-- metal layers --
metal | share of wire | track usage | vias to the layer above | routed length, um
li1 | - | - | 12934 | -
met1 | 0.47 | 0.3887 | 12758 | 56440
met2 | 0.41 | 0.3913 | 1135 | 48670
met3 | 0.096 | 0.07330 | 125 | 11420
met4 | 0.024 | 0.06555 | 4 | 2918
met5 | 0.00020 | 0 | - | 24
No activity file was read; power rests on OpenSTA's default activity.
$ cat config.mk
export PLATFORM = sky130hd
export DESIGN_NAME = note_sequencer
export DESIGN_NICKNAME = d
export VERILOG_FILES = /design/src/rtl/music_box_pkg.sv /design/src/rtl/envelope_ramp.sv /design/src/rtl/note_sequencer.sv
export SDC_FILE = /design/constraint.sdc
export NUM_CORES = 1
export LEC_CHECK = 0
export ABC_AREA = 1
export BUFFER_PORTS_ARGS = -buffer_cell sky130_fd_sc_hd__buf_2
export CAP_MARGIN = 20
export CORE_AREA = 2 2 87 89
export CTS_CLUSTER_DIAMETER = 100
export DETAILED_ROUTE_END_ITERATION = 12
export DIE_AREA = 0 0 89 91
export PLACE_DENSITY = 0.81
export REMOVE_ABC_BUFFERS = 1
export SYNTH_ARGS = -nofsm -noshare
export SYNTH_HDL_FRONTEND = slang
export SYNTH_SLANG_ARGS = --single-unit
$ cat constraint.sdc
create_clock -name CLK_32KHz -period 3.15 [get_ports CLK_32KHz]
set_input_delay 0.7875 -clock CLK_32KHz [delete_from_list [all_inputs] [get_ports CLK_32KHz]]
set_output_delay 0.7875 -clock CLK_32KHz [all_outputs]
set_load 0.01 [all_outputs]
$ cat src/rtl/music_box_pkg.sv
// Shared definitions for the music box datapath.
//
// Contents:
//   SAMPLE_RATE, FREQ_W, AMP_W, DUR_W  - sample rate and bus widths
//   seq_state_t                         - note sequencer FSM states
//   note_entry_t                        - one note ROM entry {freq, dur}
//   sat_add / sat_sub                   - saturating amplitude arithmetic
package music_box_pkg;

  localparam int SAMPLE_RATE = 32000;
  localparam int FREQ_W      = 14;
  localparam int AMP_W       = 8;
  localparam int DUR_W       = 8;

  typedef enum logic [3:0] {
    IDLE,
    FETCH,
    LOAD,
    ALIGN,
    ATTACK,
    SUSTAIN,
    RELEASE,
    ADVANCE,
    END
  } seq_state_t;

  typedef struct packed {
    logic [FREQ_W-1:0] freq;
    logic [DUR_W-1:0]  dur;
  } note_entry_t;

  // Add with clamp at full scale instead of wrapping.
  function automatic logic [AMP_W-1:0] sat_add(input logic [AMP_W-1:0] a,
                                               input logic [AMP_W-1:0] b);
    logic [AMP_W:0] sum;
    sum = {1'b0, a} + {1'b0, b};
    return sum[AMP_W] ? '1 : sum[AMP_W-1:0];
  endfunction

  // Subtract with clamp at zero instead of wrapping.
  function automatic logic [AMP_W-1:0] sat_sub(input logic [AMP_W-1:0] a,
                                               input logic [AMP_W-1:0] b);
    return (a > b) ? (a - b) : '0;
  endfunction

endpackage

$ cat src/rtl/envelope_ramp.sv
// Saturating 8-bit up/down ramp used as the note amplitude envelope.
//
// Ports:
//   CLK_32KHz  in   sample clock
//   reset_n    in   asynchronous, active-low reset
//   tick       in   one-cycle step enable
//   rampUp     in   step upwards on tick (clamps at full scale)
//   rampDown   in   step downwards on tick (clamps at zero)
//   step       in   step size
//   clear      in   force the level to zero (highest priority)
//   level      out  current envelope level
//   atMax      out  level is at full scale
//   atMin      out  level is zero
module envelope_ramp
  import music_box_pkg::*;
(
  input  logic             CLK_32KHz,
  input  logic             reset_n,
  input  logic             tick,
  input  logic             rampUp,
  input  logic             rampDown,
  input  logic [AMP_W-1:0] step,
  input  logic             clear,
  output logic [AMP_W-1:0] level,
  output logic             atMax,
  output logic             atMin
);

  always_ff @(posedge CLK_32KHz or negedge reset_n) begin
    if (!reset_n) begin
      level <= '0;
    end else if (clear) begin
      level <= '0;
    end else if (tick && rampUp) begin
      level <= sat_add(level, step);
    end else if (tick && rampDown) begin
      level <= sat_sub(level, step);
    end
  end

  assign atMax = (level == '1);
  assign atMin = (level == '0);

endmodule

$ cat src/rtl/note_sequencer.sv
// Note sequencer: walks an external synchronous note ROM of (frequency,
// duration) entries and drives the sine generator's frequency and amplitude
// with a linear attack/sustain/release envelope. New frequencies are applied
// only at the generator's phase zero so note changes are click-free.
//
// Optional build macro: NOTE_SEQUENCER_TEMPO_EN adds tempoSelect[1:0], which
// divides the tick period by 1/2/4/8 (sampled only when the tick counter wraps).
//
// Ports:
//   CLK_32KHz        in   sample clock
//   reset_n          in   asynchronous, active-low reset
//   start            in   begin song at entry 0 (ignored while busy)
//   stop             in   abort song at once (wins over start)
//   loopEnable       in   restart at entry 0 at end of song
//   indexZero        in   generator phase-zero flag
//   tempoSelect      in   tempo multiplier select (only with the macro)
//   noteAddress      out  ROM address
//   noteFrequency    in   ROM data, Hz (0 = rest)
//   noteDuration     in   ROM data, ticks (0 = end-of-song marker)
//   outputFrequency  out  generator frequency
//   outputAmplitude  out  generator amplitude
//   busy             out  high in every state except IDLE
//   songDone         out  one-cycle pulse at song end
module note_sequencer
  import music_box_pkg::*;
#(
  parameter int NOTE_COUNT   = 16,
  parameter int TICK_DIV     = 320,
  parameter int ATTACK_STEP  = 16,
  parameter int RELEASE_STEP = 8
) (
  input  logic                          CLK_32KHz,
  input  logic                          reset_n,
  input  logic                          start,
  input  logic                          stop,
  input  logic                          loopEnable,
  input  logic                          indexZero,
`ifdef NOTE_SEQUENCER_TEMPO_EN
  input  logic [1:0]                    tempoSelect,
`endif
  output logic [$clog2(NOTE_COUNT)-1:0] noteAddress,
  input  logic [FREQ_W-1:0]             noteFrequency,
  input  logic [DUR_W-1:0]              noteDuration,
  output logic [FREQ_W-1:0]             outputFrequency,
  output logic [AMP_W-1:0]              outputAmplitude,
  output logic                          busy,
  output logic                          songDone
);

  localparam int ADDR_W = $clog2(NOTE_COUNT);
  localparam int TICK_W = ($clog2(TICK_DIV) > 0) ? $clog2(TICK_DIV) : 1;
  localparam logic [ADDR_W-1:0] ADDR_LAST  = ADDR_W'(NOTE_COUNT - 1);
  localparam logic [TICK_W-1:0] ALIGN_LAST = TICK_W'(TICK_DIV - 1);

  seq_state_t state, state_next;

  note_entry_t       rom_entry;
  logic [FREQ_W-1:0] freqReg;
  logic [DUR_W-1:0]  durCnt;
  logic [TICK_W-1:0] tick_count;
  logic [TICK_W-1:0] tick_last;
  logic [TICK_W-1:0] align_cnt;
  logic              tick;
  logic              start_accept;
  logic              align_go;
  logic              ramp_up;
  logic              ramp_down;
  logic              ramp_clear;
  logic [AMP_W-1:0]  ramp_step;
  logic [AMP_W-1:0]  level;
  logic              at_max;
  logic              at_min;

  assign rom_entry.freq = noteFrequency;
  assign rom_entry.dur  = noteDuration;

  assign start_accept = (state == IDLE) && start && !stop;
  assign tick         = busy && (tick_count == tick_last);

  // Phase-aligned note change; a silent generator (frequency 0) never
  // produces indexZero, and the counter guards against a stalled generator.
  assign align_go = indexZero || (outputFrequency == '0) || (align_cnt == ALIGN_LAST);

`ifdef NOTE_SEQUENCER_TEMPO_EN
  logic [31:0]       tempo_period;
  logic [TICK_W-1:0] tick_last_next;

  assign tempo_period   = 32'(TICK_DIV) >> tempoSelect;
  assign tick_last_next = (tempo_period > 32'd1) ? TICK_W'(tempo_period - 32'd1) : '0;

  // The period only changes at a wrap (or a fresh start), so a tick in
  // progress is never cut short.
  always_ff @(posedge CLK_32KHz or negedge reset_n) begin
    if (!reset_n) begin
      tick_last <= TICK_W'(TICK_DIV - 1);
    end else if (start_accept || tick) begin
      tick_last <= tick_last_next;
    end
  end
`else
  assign tick_last = TICK_W'(TICK_DIV - 1);
`endif

  // Tick divider: free-runs while a song is active, restarts on start.
  always_ff @(posedge CLK_32KHz or negedge reset_n) begin
    if (!reset_n) begin
      tick_count <= '0;
    end else if (start_accept) begin
      tick_count <= '0;
    end else if (busy) begin
      tick_count <= tick ? '0 : tick_count + TICK_W'(1);
    end
  end

  // Cycles spent waiting in ALIGN for the deadlock guard.
  always_ff @(posedge CLK_32KHz or negedge reset_n) begin
    if (!reset_n) begin
      align_cnt <= '0;
    end else if (state == ALIGN) begin
      align_cnt <= align_cnt + TICK_W'(1);
    end else begin
      align_cnt <= '0;
    end
  end

  // FSM state register.
  always_ff @(posedge CLK_32KHz or negedge reset_n) begin
    if (!reset_n) begin
      state <= IDLE;
    end else begin
      state <= state_next;
    end
  end

  // FSM next-state logic. Envelope exits look at the current level and
  // duration, so they fire the cycle after the tick that caused them;
  // running out of duration beats reaching full scale.
  always_comb begin
    state_next = state;
    if (stop) begin
      state_next = IDLE;
    end else begin
      case (state)
        IDLE:    if (start) state_next = FETCH;
        FETCH:   state_next = LOAD;
        LOAD:    state_next = (rom_entry.dur == '0) ? END : ALIGN;
        ALIGN:   if (align_go) state_next = ATTACK;
        ATTACK: begin
          if (durCnt == '0) begin
            state_next = RELEASE;
          end else if (at_max) begin
            state_next = SUSTAIN;
          end
        end
        SUSTAIN: if (durCnt == '0) state_next = RELEASE;
        RELEASE: if (at_min) state_next = ADVANCE;
        ADVANCE: state_next = (noteAddress == ADDR_LAST) ? END : FETCH;
        END:     state_next = loopEnable ? FETCH : IDLE;
        default: state_next = IDLE;
      endcase
    end
  end

  // FSM outputs and envelope controls.
  always_comb begin
    busy       = (state != IDLE);
    songDone   = (state == END) && !stop;
    ramp_up    = (state == ATTACK) && (durCnt != '0);
    ramp_down  = (state == RELEASE);
    ramp_clear = stop;
    ramp_step  = ramp_up ? AMP_W'(ATTACK_STEP) : AMP_W'(RELEASE_STEP);
  end

  // Note datapath: ROM address, latched note, duration countdown and the
  // frequency handed to the generator.
  always_ff @(posedge CLK_32KHz or negedge reset_n) begin
    if (!reset_n) begin
      noteAddress     <= '0;
      freqReg         <= '0;
      durCnt          <= '0;
      outputFrequency <= '0;
    end else if (stop) begin
      outputFrequency <= '0;
    end else begin
      case (state)
        IDLE:  if (start) noteAddress <= '0;
        LOAD: begin
          freqReg <= rom_entry.freq;
          durCnt  <= rom_entry.dur;
        end
        ALIGN: if (align_go) outputFrequency <= freqReg;
        ATTACK, SUSTAIN: begin
          if (tick && (durCnt != '0)) durCnt <= durCnt - DUR_W'(1);
        end
        ADVANCE: begin
          if (noteAddress != ADDR_LAST) noteAddress <= noteAddress + ADDR_W'(1);
        end
        END: begin
          if (loopEnable) begin
            noteAddress <= '0;
          end else begin
            outputFrequency <= '0;
          end
        end
        default: ;
      endcase
    end
  end

  envelope_ramp u_envelope (
    .CLK_32KHz (CLK_32KHz),
    .reset_n   (reset_n),
    .tick      (tick),
    .rampUp    (ramp_up),
    .rampDown  (ramp_down),
    .step      (ramp_step),
    .clear     (ramp_clear),
    .level     (level),
    .atMax     (at_max),
    .atMin     (at_min)
  );

  // A rest still runs its envelope for timing but stays silent.
  assign outputAmplitude = (freqReg == '0) ? '0 : level;

endmodule
===== config.mk =====
export PLATFORM = sky130hd
export DESIGN_NAME = lorenz_fx_stream
export DESIGN_NICKNAME = d
export VERILOG_FILES = /design/src/rtl/lorenz_pkg.sv /design/src/rtl/lorenz_fx_mul.sv /design/src/rtl/lorenz_fx_stream.sv
export SDC_FILE = /design/constraint.sdc
export NUM_CORES = 2
export LEC_CHECK = 0
export ABC_AREA = 1
export CAP_MARGIN = 15
export CELL_PAD_IN_SITES_DETAIL_PLACEMENT = 0
export CELL_PAD_IN_SITES_GLOBAL_PLACEMENT = 2
export CORE_UTILIZATION = 30
export CTS_CLUSTER_SIZE = 25
export DETAILED_ROUTE_END_ITERATION = 6
export PLACE_DENSITY_LB_ADDON = 0.1
export SYNTH_ARGS = -nofsm -noshare
export SYNTH_HDL_FRONTEND = slang
export SYNTH_HIERARCHICAL = 1
export SYNTH_SLANG_ARGS = --single-unit

===== constraint.sdc =====
create_clock -name clk -period 11.7 [get_ports clk]
set_input_delay 1.17 -clock clk [delete_from_list [all_inputs] [get_ports clk]]
set_output_delay 1.17 -clock clk [all_outputs]
set_load 0.01 [all_outputs]

===== src/rtl/lorenz_pkg.sv =====
// lorenz_pkg
// Shared definitions for the fixed-point Lorenz generator:
//   - lz_state_e : sequencer states (IDLE, C1..C6, EMIT)
//   - to_q       : integer -> Q-format helper used for the coefficient defaults
//   - default SIGMA/RHO/BETA coefficients, given as integer or ratio terms
//   - lz_reduce  : narrows a wide signed value to w bits, either by wrapping
//                  (keep the low w bits) or by saturating, and reports a clip
package lorenz_pkg;

   typedef enum logic [2:0] {
      ST_IDLE = 3'd0,
      ST_C1   = 3'd1,
      ST_C2   = 3'd2,
      ST_C3   = 3'd3,
      ST_C4   = 3'd4,
      ST_C5   = 3'd5,
      ST_C6   = 3'd6,
      ST_EMIT = 3'd7
   } lz_state_e;

   // Default coefficients: sigma = 10, rho = 28, beta = 8/3 (truncated in Q).
   localparam int LZ_SIGMA_INT = 10;
   localparam int LZ_RHO_INT   = 28;
   localparam int LZ_BETA_NUM  = 8;
   localparam int LZ_BETA_DEN  = 3;

   typedef struct packed {
      logic              clip;
      logic signed [63:0] val;
   } lz_red_t;

   function automatic longint to_q(input int ival, input int frac);
      return longint'(ival) <<< frac;
   endfunction

   // Result is sign-extended into 64 bits; callers keep the low w bits.
   function automatic lz_red_t lz_reduce(input logic signed [127:0] v,
                                         input int                  w,
                                         input bit                  sat_en);
      logic signed [127:0] maxv;
      logic signed [127:0] minv;
      logic signed [127:0] wr;
      lz_red_t             r;
      maxv   = (128'sd1 <<< (w - 1)) - 128'sd1;
      minv   = -(128'sd1 <<< (w - 1));
      wr     = (v <<< (128 - w)) >>> (128 - w);
      r.clip = 1'b0;
      r.val  = wr[63:0];
      if (sat_en) begin
         if (v > maxv) begin
            r.val  = maxv[63:0];
            r.clip = 1'b1;
         end else if (v < minv) begin
            r.val  = minv[63:0];
            r.clip = 1'b1;
         end
      end
      return r;
   endfunction

endpackage


===== src/rtl/lorenz_fx_mul.sv =====
// lorenz_fx_mul
// Signed (W+1)x(W+1) multiplier with a registered product (1-cycle latency).
// Ports:
//   clk, reset : clock, synchronous active-high reset (clears the product)
//   a_i, b_i   : signed W+1 bit operands
//   p_o        : signed 2W+2 bit product of the operands from the previous cycle
module lorenz_fx_mul #(
   parameter int W = 32
) (
   input  logic                  clk,
   input  logic                  reset,
   input  logic signed [W:0]     a_i,
   input  logic signed [W:0]     b_i,
   output logic signed [2*W+1:0] p_o
);

   logic signed [2*W+1:0] p_q;
   logic signed [2*W+1:0] p_d;

   always_comb begin
      p_d = $signed({{(W+1){a_i[W]}}, a_i}) * $signed({{(W+1){b_i[W]}}, b_i});
   end

   always_ff @(posedge clk) begin
      if (reset) begin
         p_q <= '0;
      end else begin
         p_q <= p_d;
      end
   end

   assign p_o = p_q;

endmodule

WHAT YOU HAVE TO DO:
Start at the line containing "W+1 bit operands" and return each line up to and including the last line of the material.

SOLUTION TO THIS TASK:
//   a_i, b_i   : signed W+1 bit operands
//   p_o        : signed 2W+2 bit product of the operands from the previous cycle
module lorenz_fx_mul #(
   parameter int W = 32
) (
   input  logic                  clk,
   input  logic                  reset,
   input  logic signed [W:0]     a_i,
   input  logic signed [W:0]     b_i,
   output logic signed [2*W+1:0] p_o
);

   logic signed [2*W+1:0] p_q;
   logic signed [2*W+1:0] p_d;

   always_comb begin
      p_d = $signed({{(W+1){a_i[W]}}, a_i}) * $signed({{(W+1){b_i[W]}}, b_i});
   end

   always_ff @(posedge clk) begin
      if (reset) begin
         p_q <= '0;
      end else begin
         p_q <= p_d;
      end
   end

   assign p_o = p_q;

endmodule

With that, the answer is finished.